# Data records
************

File: src/include/ntc_table.svh
// thermistor divider counts at each breakpoint
// counts fall as temperature rises
// included inside a module body after the temp_pkg import,
// so every user gets its own copy of the table
localparam logic [ADC_W-1:0] NTC_TABLE [NTC_POINTS] = '{
	12'd2853, // -20 C
	12'd2558, // -15 C
	12'd2271, // -10 C
	12'd1997, //  -5 C
	12'd1742, //   0 C
	12'd1510, //   5 C
	12'd1302, //  10 C
	12'd1118, //  15 C
	12'd958,  //  20 C
	12'd820,  //  25 C
	12'd701,  //  30 C
	12'd599,  //  35 C
	12'd513,  //  40 C
	12'd439,  //  45 C
	12'd377,  //  50 C
	12'd325,  //  55 C
	12'd280,  //  60 C
	12'd242,  //  65 C
	12'd209,  //  70 C
	12'd181,  //  75 C
	12'd159,  //  80 C
	12'd138   //  85 C
};
File: src/hdl/temp_pkg.sv
// ---------------------------------------------------------------------------
// shared widths and constants
// ---------------------------------------------------------------------------
package temp_pkg;

	// raw adc count width
	localparam int ADC_W = 12;

	// temperature word, 8 fraction bits, 0 = -20 degC
	localparam int TEMP_W = 16;

	// number of table breakpoints, -20 .. 85 degC
	localparam int NTC_POINTS = 22;

	// output units per 5 degC segment
	localparam logic [TEMP_W-1:0] SEG_STEP = 16'd1280;

	// ---------------------------------------------------------------------------
	// payload structs
	// ---------------------------------------------------------------------------

	// one adc reading or averaged mean
	typedef struct packed {
		logic [ADC_W-1:0] count;
	} adc_sample_s;

	// converted result, 18 bits
	typedef struct packed {
		// offset fixed point temperature
		logic [TEMP_W-1:0] temp;
		// reading colder than the table
		logic              clamp_low;
		// reading hotter than the table
		logic              clamp_high;
	} temp_result_s;

endpackage

File: src/hdl/temp_sense_top.sv
`timescale 1ns/1ps

module temp_sense_top #(
	parameter int AVG_LOG2    = 2,
	parameter int MULT_STAGES = 3
) (
	input  logic                   i_clk_50m,
	input  logic                   i_rst_n,
	input  logic                   i_adc_valid,
	output logic                   o_adc_ready,
	input  temp_pkg::adc_sample_s  i_adc,
	output logic                   o_temp_valid,
	input  logic                   i_temp_ready,
	output temp_pkg::temp_result_s o_temp
);
	import temp_pkg::*;

	// averaged mean toward the converter
	logic        avg_valid;
	logic        avg_ready;
	adc_sample_s avg_sample;

	// batch mean of 2**AVG_LOG2 readings
	sample_averager #(
		.AVG_LOG2  (AVG_LOG2)
	) u_sample_averager (
		.i_clk_50m (i_clk_50m),
		.i_rst_n   (i_rst_n),
		.i_valid   (i_adc_valid),
		.o_ready   (o_adc_ready),
		.i_sample  (i_adc),
		.o_valid   (avg_valid),
		.i_ready   (avg_ready),
		.o_sample  (avg_sample)
	);

	// table search and interpolation
	adc_to_temp #(
		.MULT_STAGES (MULT_STAGES)
	) u_adc_to_temp (
		.i_clk_50m   (i_clk_50m),
		.i_rst_n     (i_rst_n),
		.i_valid     (avg_valid),
		.o_ready     (avg_ready),
		.i_sample    (avg_sample),
		.o_valid     (o_temp_valid),
		.i_ready     (i_temp_ready),
		.o_result    (o_temp)
	);

endmodule

File: src/hdl/adc_to_temp.sv
`timescale 1ns/1ps

module adc_to_temp #(
	parameter int MULT_STAGES = 3
) (
	input  logic                   i_clk_50m,
	input  logic                   i_rst_n,
	input  logic                   i_valid,
	output logic                   o_ready,
	input  temp_pkg::adc_sample_s  i_sample,
	output logic                   o_valid,
	input  logic                   i_ready,
	output temp_pkg::temp_result_s o_result
);
	import temp_pkg::*;

	`include "ntc_table.svh"

	localparam int IDX_W = $clog2(NTC_POINTS);
	// hottest clamp value, 21 segments
	localparam logic [TEMP_W-1:0] TEMP_MAX = TEMP_W'(SEG_STEP * (NTC_POINTS - 1));

	// ---------------------------------------------------------------------------
	// one-hot state bits
	// ---------------------------------------------------------------------------
	localparam int S_IDLE   = 0;
	localparam int S_JUDGE  = 1;
	localparam int S_SEARCH = 2;
	localparam int S_SCALE  = 3;
	localparam int S_BASE   = 4;
	localparam int S_DIVIDE = 5;
	localparam int S_FINISH = 6;
	localparam int N_STATES = 7;

	function automatic logic [N_STATES-1:0] st(input int idx);
		return N_STATES'(1) << idx;
	endfunction

	logic [N_STATES-1:0] r_state;
	logic [ADC_W-1:0]    r_count;
	// segment index, lower breakpoint of the segment
	logic [IDX_W-1:0]    r_idx;
	logic [15:0]         r_mul_a;
	logic                r_mul_vld;
	logic [31:0]         r_dividend;
	logic [15:0]         r_divisor;
	logic                r_div_start;
	// (k-1) * step
	logic [TEMP_W-1:0]   r_base;
	temp_result_s        r_result;

	logic [ADC_W-1:0]    w_seg_hi;
	logic [ADC_W-1:0]    w_seg_lo;
	logic                w_cold;
	logic                w_hot;
	logic                w_seg_hit;
	logic                w_mul_en;
	logic                w_mul_done;
	logic [31:0]         w_mul_p;
	logic                w_div_done;
	logic [15:0]         w_quotient;

	// breakpoints around the current index
	assign w_seg_hi  = NTC_TABLE[r_idx - IDX_W'(1)];
	assign w_seg_lo  = NTC_TABLE[r_idx];
	assign w_cold    = r_count >= NTC_TABLE[0];
	assign w_hot     = r_count <= NTC_TABLE[NTC_POINTS-1];
	assign w_seg_hit = r_count >= w_seg_lo;

	// ---------------------------------------------------------------------------
	// control FSM
	// ---------------------------------------------------------------------------
	always_ff @(posedge i_clk_50m or negedge i_rst_n) begin
		if (!i_rst_n) begin
			r_state     <= st(S_IDLE);
			r_idx       <= '0;
			r_mul_vld   <= 1'b0;
			r_div_start <= 1'b0;
		end else begin
			// single cycle strobes
			r_mul_vld   <= 1'b0;
			r_div_start <= 1'b0;
			unique case (1'b1)
				r_state[S_IDLE]: begin
					if (i_valid) begin
						r_state <= st(S_JUDGE);
					end
				end
				r_state[S_JUDGE]: begin
					if (w_cold || w_hot) begin
						r_state <= st(S_FINISH);
					end else begin
						// reading is below table[0], so k starts at 1
						r_idx   <= IDX_W'(1);
						r_state <= st(S_SEARCH);
					end
				end
				r_state[S_SEARCH]: begin
					// one step per cycle, always stops before the last entry
					if (w_seg_hit) begin
						r_mul_vld <= 1'b1;
						r_state   <= st(S_SCALE);
					end else begin
						r_idx <= r_idx + IDX_W'(1);
					end
				end
				r_state[S_SCALE]: begin
					// second pass, k * step
					if (w_mul_done) begin
						r_mul_vld <= 1'b1;
						r_state   <= st(S_BASE);
					end
				end
				r_state[S_BASE]: begin
					if (w_mul_done) begin
						r_div_start <= 1'b1;
						r_state     <= st(S_DIVIDE);
					end
				end
				r_state[S_DIVIDE]: begin
					if (w_div_done) begin
						r_state <= st(S_FINISH);
					end
				end
				r_state[S_FINISH]: begin
					if (i_ready) begin
						r_state <= st(S_IDLE);
					end
				end
				default: r_state <= st(S_IDLE);
			endcase
		end
	end

	// ---------------------------------------------------------------------------
	// datapath registers
	// ---------------------------------------------------------------------------
	always_ff @(posedge i_clk_50m) begin
		unique case (1'b1)
			r_state[S_IDLE]: begin
				if (i_valid) begin
					r_count <= i_sample.count;
				end
			end
			r_state[S_JUDGE]: begin
				if (w_cold) begin
					r_result <= '{temp: '0, clamp_low: 1'b1, clamp_high: 1'b0};
				end else if (w_hot) begin
					r_result <= '{temp: TEMP_MAX, clamp_low: 1'b0, clamp_high: 1'b1};
				end
			end
			r_state[S_SEARCH]: begin
				// distance from the colder breakpoint
				if (w_seg_hit) begin
					r_mul_a <= {{(16-ADC_W){1'b0}}, w_seg_hi - r_count};
				end
			end
			r_state[S_SCALE]: begin
				if (w_mul_done) begin
					r_dividend <= w_mul_p;
					r_mul_a    <= {{(16-IDX_W){1'b0}}, r_idx};
				end
			end
			r_state[S_BASE]: begin
				if (w_mul_done) begin
					r_base    <= w_mul_p[TEMP_W-1:0] - SEG_STEP;
					r_divisor <= {{(16-ADC_W){1'b0}}, w_seg_hi - w_seg_lo};
				end
			end
			r_state[S_DIVIDE]: begin
				// fraction of a segment is below one step, no overflow
				if (w_div_done) begin
					r_result <= '{temp: r_base + w_quotient, clamp_low: 1'b0, clamp_high: 1'b0};
				end
			end
			default: ;
		endcase
	end

	// pipeline flushes while busy, parked while idle
	assign w_mul_en = !r_state[S_IDLE];

	pipe_multiplier #(
		.STAGES    (MULT_STAGES)
	) u_pipe_multiplier (
		.i_clk_50m (i_clk_50m),
		.i_rst_n   (i_rst_n),
		.i_en      (w_mul_en),
		.i_valid   (r_mul_vld),
		.i_a       (r_mul_a),
		.i_b       (SEG_STEP),
		.o_valid   (w_mul_done),
		.o_p       (w_mul_p)
	);

	restoring_divider u_restoring_divider (
		.i_clk_50m  (i_clk_50m),
		.i_rst_n    (i_rst_n),
		.i_start    (r_div_start),
		.i_dividend (r_dividend),
		.i_divisor  (r_divisor),
		.o_done     (w_div_done),
		.o_quotient (w_quotient)
	);

	assign o_ready  = r_state[S_IDLE];
	assign o_valid  = r_state[S_FINISH];
	assign o_result = r_result;

	a_result_hold: assert property (@(posedge i_clk_50m) disable iff (!i_rst_n)
		o_valid && !i_ready |=> o_valid && $stable(o_result));

endmodule

File: src/hdl/sample_averager.sv
`timescale 1ns/1ps

module sample_averager #(
	parameter int AVG_LOG2 = 2
) (
	input  logic                  i_clk_50m,
	input  logic                  i_rst_n,
	input  logic                  i_valid,
	output logic                  o_ready,
	input  temp_pkg::adc_sample_s i_sample,
	output logic                  o_valid,
	input  logic                  i_ready,
	output temp_pkg::adc_sample_s o_sample
);
	import temp_pkg::*;

	// room for 2**AVG_LOG2 full scale counts
	localparam int SUM_W = ADC_W + AVG_LOG2;

	logic [SUM_W-1:0]    r_sum;
	logic [AVG_LOG2-1:0] r_cnt;
	// accumulator holds a finished batch waiting for the mean slot
	logic                r_full;
	logic                r_out_valid;
	adc_sample_s         r_out;

	logic                w_in_fire;
	logic                w_last;
	logic                w_load_mean;
	logic [SUM_W-1:0]    w_sum_next;
	logic [SUM_W-1:0]    w_mean_src;

	assign w_in_fire  = i_valid && o_ready;
	assign w_last     = w_in_fire && (r_cnt == '1);
	assign w_sum_next = r_sum + SUM_W'(i_sample.count);
	// held batch drains first, else the batch closing this cycle
	assign w_load_mean = (r_full && i_ready) || (w_last && (!r_out_valid || i_ready));
	assign w_mean_src  = r_full ? r_sum : w_sum_next;

	// accumulator and handoff control
	always_ff @(posedge i_clk_50m or negedge i_rst_n) begin
		if (!i_rst_n) begin
			r_sum       <= '0;
			r_cnt       <= '0;
			r_full      <= 1'b0;
			r_out_valid <= 1'b0;
		end else begin
			if (w_in_fire) begin
				r_cnt <= r_cnt + 1'b1;
			end
			if (w_load_mean) begin
				r_sum       <= '0;
				r_full      <= 1'b0;
				r_out_valid <= 1'b1;
			end else begin
				if (w_in_fire) begin
					r_sum <= w_sum_next;
				end
				// batch done but mean slot still busy
				if (w_last) begin
					r_full <= 1'b1;
				end
				if (r_out_valid && i_ready) begin
					r_out_valid <= 1'b0;
				end
			end
		end
	end

	// truncated mean
	always_ff @(posedge i_clk_50m) begin
		if (w_load_mean) begin
			r_out.count <= w_mean_src[SUM_W-1:AVG_LOG2];
		end
	end

	// stall only with a full batch behind an occupied mean slot
	assign o_ready  = !r_full;
	assign o_valid  = r_out_valid;
	assign o_sample = r_out;

	a_mean_hold: assert property (@(posedge i_clk_50m) disable iff (!i_rst_n)
		o_valid && !i_ready |=> o_valid && $stable(o_sample));

endmodule

File: src/hdl/restoring_divider.sv
`timescale 1ns/1ps

module restoring_divider (
	input  logic        i_clk_50m,
	input  logic        i_rst_n,
	input  logic        i_start,
	input  logic [31:0] i_dividend,
	input  logic [15:0] i_divisor,
	output logic        o_done,
	output logic [15:0] o_quotient
);

	// ---------------------------------------------------------------------------
	// control
	// ---------------------------------------------------------------------------

	// division in progress
	logic        r_busy;
	// iteration counter, 16 quotient bits
	logic [3:0]  r_bit_cnt;
	// one cycle done pulse
	logic        r_done;

	// ---------------------------------------------------------------------------
	// datapath
	// ---------------------------------------------------------------------------

	// partial remainder, always below the divisor
	logic [15:0] r_rem;
	// dividend low half shifting out, quotient bits shifting in
	logic [15:0] r_quo;
	// remainder with next dividend bit brought down
	logic [16:0] w_rem_shift;
	// trial subtraction, bit 16 set means negative
	logic [16:0] w_trial;

	assign w_rem_shift = {r_rem, r_quo[15]};
	assign w_trial     = w_rem_shift - {1'b0, i_divisor};

	// load on start, then 16 iterations, done after the last
	always_ff @(posedge i_clk_50m or negedge i_rst_n) begin
		if (!i_rst_n) begin
			r_busy    <= 1'b0;
			r_bit_cnt <= '0;
			r_done    <= 1'b0;
		end else begin
			r_done <= 1'b0;
			if (i_start) begin
				r_busy    <= 1'b1;
				r_bit_cnt <= '0;
			end else if (r_busy) begin
				r_bit_cnt <= r_bit_cnt + 4'd1;
				if (r_bit_cnt == 4'd15) begin
					r_busy <= 1'b0;
					r_done <= 1'b1;
				end
			end
		end
	end

	// upper dividend half seeds the remainder
	// quotient fits 16 bits since that half is below the divisor
	always_ff @(posedge i_clk_50m) begin
		if (i_start) begin
			r_rem <= i_dividend[31:16];
			r_quo <= i_dividend[15:0];
		end else if (r_busy) begin
			if (w_trial[16]) begin
				// restore, quotient bit 0
				r_rem <= w_rem_shift[15:0];
				r_quo <= {r_quo[14:0], 1'b0};
			end else begin
				r_rem <= w_trial[15:0];
				r_quo <= {r_quo[14:0], 1'b1};
			end
		end
	end

	assign o_done     = r_done;
	assign o_quotient = r_quo;

	a_divisor_nonzero: assert property (@(posedge i_clk_50m) disable iff (!i_rst_n)
		i_start |-> (i_divisor != 16'd0));

	// start is only legal once the previous division has finished
	a_no_start_busy: assert property (@(posedge i_clk_50m) disable iff (!i_rst_n)
		i_start |-> !r_busy);

endmodule

File: src/hdl/pipe_multiplier.sv
`timescale 1ns/1ps

module pipe_multiplier #(
	parameter int STAGES = 3
) (
	input  logic        i_clk_50m,
	input  logic        i_rst_n,
	input  logic        i_en,
	input  logic        i_valid,
	input  logic [15:0] i_a,
	input  logic [15:0] i_b,
	output logic        o_valid,
	output logic [31:0] o_p
);

	// product chain, stage 0 holds the raw product
	logic [31:0]       r_prod [STAGES];
	// valid bit riding alongside each stage
	logic [STAGES-1:0] r_vld;

	// data path, advances only with the clock enable
	always_ff @(posedge i_clk_50m) begin
		if (i_en) begin
			r_prod[0] <= i_a * i_b;
			for (int s = 1; s < STAGES; s++) begin
				r_prod[s] <= r_prod[s-1];
			end
		end
	end

	// valid chain, same enable as the data
	always_ff @(posedge i_clk_50m or negedge i_rst_n) begin
		if (!i_rst_n) begin
			r_vld <= '0;
		end else if (i_en) begin
			r_vld[0] <= i_valid;
			for (int s = 1; s < STAGES; s++) begin
				r_vld[s] <= r_vld[s-1];
			end
		end
	end

	assign o_p     = r_prod[STAGES-1];
	assign o_valid = r_vld[STAGES-1];

	// caller waits for each product before issuing the next one
	a_one_in_flight: assert property (@(posedge i_clk_50m) disable iff (!i_rst_n)
		i_valid |-> i_en && (r_vld == '0));

endmodule

File: config.mk
export PLATFORM = sky130hd
export DESIGN_NAME = temp_sense_top
export DESIGN_NICKNAME = d
export VERILOG_FILES = /design/src/hdl/temp_pkg.sv /design/src/hdl/temp_sense_top.sv /design/src/hdl/adc_to_temp.sv /design/src/hdl/sample_averager.sv /design/src/hdl/restoring_divider.sv /design/src/hdl/pipe_multiplier.sv
export VERILOG_INCLUDE_DIRS = /design/src /design/src/include
export SDC_FILE = /design/constraint.sdc
export NUM_CORES = 1
export LEC_CHECK = 0
export BUFFER_PORTS_ARGS = -buffer_cell sky130_fd_sc_hd__buf_2
export CAP_MARGIN = 5
export CORE_MARGIN = 5
export CORE_UTILIZATION = 40
export CTS_BUF_LIST = sky130_fd_sc_hd__clkbuf_16
export DETAILED_ROUTE_END_ITERATION = 6
export PLACE_DENSITY = 0.68
export SLEW_MARGIN = 0
export SYNTH_ARGS = -nofsm -noshare
export SYNTH_HDL_FRONTEND = slang
export SYNTH_SLANG_ARGS = --single-unit
File: constraint.sdc
create_clock -name i_clk_50m -period 4.1 [get_ports i_clk_50m]
set_input_delay 0.205 -clock i_clk_50m [delete_from_list [all_inputs] [get_ports i_clk_50m]]
set_output_delay 0.205 -clock i_clk_50m [all_outputs]
set_load 0.02 [all_outputs]
After elaboration in Yosys (flattened, before gate mapping)
Memories as Yosys holds them, arrays and structs flattened. Index checks and enable logic that the tools add are counted.

Flip-flop bits (word level): 191. Memory bits (read-only): 768. Bits in latches: 0. Logic and storage cells: 123. Input bits: 16. Memories: 3. Bits in writable memories: 96. Output and inout port bits: 20.

Memories: (no name shown) (words 32, bits a word 12, read ports 1, clocked after Yosys merged registers in 0, wr ports 0, RTL line adc_to_temp.sv:65) `assign w_seg_lo = NTC_TABLE[r_idx];`; (no name shown) (words 32, bits a word 12, read ports 1, clocked after Yosys merged registers in 0, wr ports 0, RTL line adc_to_temp.sv:64) `assign w_seg_hi = NTC_TABLE[r_idx - IDX_W'(1)];`; u_adc_to_temp.u_pipe_multiplier.r_prod (words 3, bits a word 32, read ports 3, clocked after Yosys merged registers in 0, wr ports 3, RTL line pipe_multiplier.sv:17) `logic [31:0] r_prod [STAGES];`.

Reduce and logical (&&, ||, !) cells: 23. Bitwise gates (word level): 2. Div/mod/pow operators: 0. Order comparisons: 5. Shift-type cells: 0. Mux-type cells: 48. Multiply operators: 1. Add/sub/neg operators: 10. Equal/unequal tests: 8.

Operators by type and width (number): $mux 16 (7); $mux 18 (3); $pmux 7 s7 (1); $mux 12 (4); $mux 14 (3); $pmux 18 s2 (1); $pmux 16 s2 (1); $sub 12x12->12 (2); $mux 7 (3); $mul 16x3->19 const B (1); $sub 17x12->17 (1); $add 16x16->16 (1); $sub 16x11->16 const B (1); $mux 1 (15); $mux 5 (3); $add 14x12->14 (1); $reduce_bool 2->1 (7); $ge 12x12->1 (1); $ge 12x12->1 const B (1); $ge 6x6->1 const B (2); $le 12x8->1 const B (1); $mux 4 (3); $not 5->6 (2); $ne 2x2->1 const B (5); other kinds (16) (27).

Depth between registers and ports, before layout
Gate-level depths: netlist of the first run.

Word-level depth: 8. Depth in mapped cells: 19. Gate-level depth less buffers: 17.

Modules after synthesis
A second synthesis of the first run with hierarchy kept.

Cell total of the unflattened synthesis: 2172. Area, all modules: 23007.1 um^2.

Modules (own cells, without submodules): pipe_multiplier (seq. area each 2957.8 um^2, cells an instance 1125, area an instance 11748.8 um^2, instances 1); adc_to_temp (seq. area each 3414.5 um^2, cells an instance 612, area an instance 6845.3 um^2, instances 1); restoring_divider (seq. area each 1111.1 um^2, cells an instance 247, area an instance 2595.0 um^2, instances 1); sample_averager (seq. area each 810.8 um^2, cells an instance 188, area an instance 1818.0 um^2, instances 1).

Worst setup path before layout of the first run
OpenSTA, ideal clock, no wires.

Kind: reg2reg. From: register u_adc_to_temp.r_idx[0]. To: register u_adc_to_temp.r_mul_a[8] (data pin). Clock period less this slack: 4365 ps. Data arrival time: 4099 ps. Setup slack: -265 ps. Buffers on the path: 2. Stages on the path, launching flop included: 19. Cells stage by stage: dfrtp_1 clkbuf_1 inv_1 ha_1 ha_1 clkbuf_1 a21oi_1 a31oi_1 a21oi_1 ha_1 inv_1 fa_1 a21oi_1 nor2b_1 or3_1 a2111oi_0 or3_1 xor2_1 nor2_1.

Word-level cells in the longest chain between the ends: 8.

RTL lines: start: declaration (RTL line adc_to_temp.sv:42) `logic [IDX_W-1:0] r_idx;`; start signal: assignment (RTL line adc_to_temp.sv:104) `r_idx <= r_idx + IDX_W'(1);`; $sub 5x1->5 (RTL line adc_to_temp.sv:64); $not 5->6 (implied by the code) (RTL line adc_to_temp.sv:64); $mem_v2 32x12; $mux 12 (implied by the code) (2 in series) (RTL line adc_to_temp.sv:64); $sub 12x12->12 (RTL line adc_to_temp.sv:155) `r_mul_a <= {{(16-ADC_W){1'b0}}, w_seg_hi - r_count};`; $mux 16 (RTL line adc_to_temp.sv:154) `if (w_seg_hit) begin`; $pmux 16 s2 (RTL line adc_to_temp.sv:139) `unique case (1'b1)`; end signal: assignment (RTL line adc_to_temp.sv:155); end signal: assignment (RTL line adc_to_temp.sv:161) `r_mul_a <= {{(16-IDX_W){1'b0}}, r_idx};`; end: declaration (RTL line adc_to_temp.sv:43) `logic [15:0] r_mul_a;`.

Every way passes these cells. The select of a mux whose other input is x is not followed. A chain may end at the register's enable or synchronous reset.

Final worst setup path of the first run
From: register u_adc_to_temp.r_idx[0]. To: register u_adc_to_temp.r_divisor[11] (data pin).

Word-level cells in the longest chain between the ends: 6.

RTL lines: $sub 5x1->5 (RTL line adc_to_temp.sv:64); $not 5->6 (implied by the code) (RTL line adc_to_temp.sv:64); $mem_v2 32x12; $mux 12 (implied by the code) (2 in series) (RTL line adc_to_temp.sv:64); $sub 12x12->12 (*) (RTL line adc_to_temp.sv:167) `r_divisor <= {{(16-ADC_W){1'b0}}, w_seg_hi - w_seg_lo};`; end signal: assignment (RTL line adc_to_temp.sv:167); end: declaration (RTL line adc_to_temp.sv:46) `logic [15:0] r_divisor;`.

Every way passes the cells marked *; elsewhere a longest branch is shown, timed or not. The select of a mux whose other input is x is not followed.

************

# What is being asked
The required output is each line of the entries that contains the word "between".

# Expected answer
Depth between registers and ports, before layout
Word-level cells in the longest chain between the ends: 8.
Word-level cells in the longest chain between the ends: 6.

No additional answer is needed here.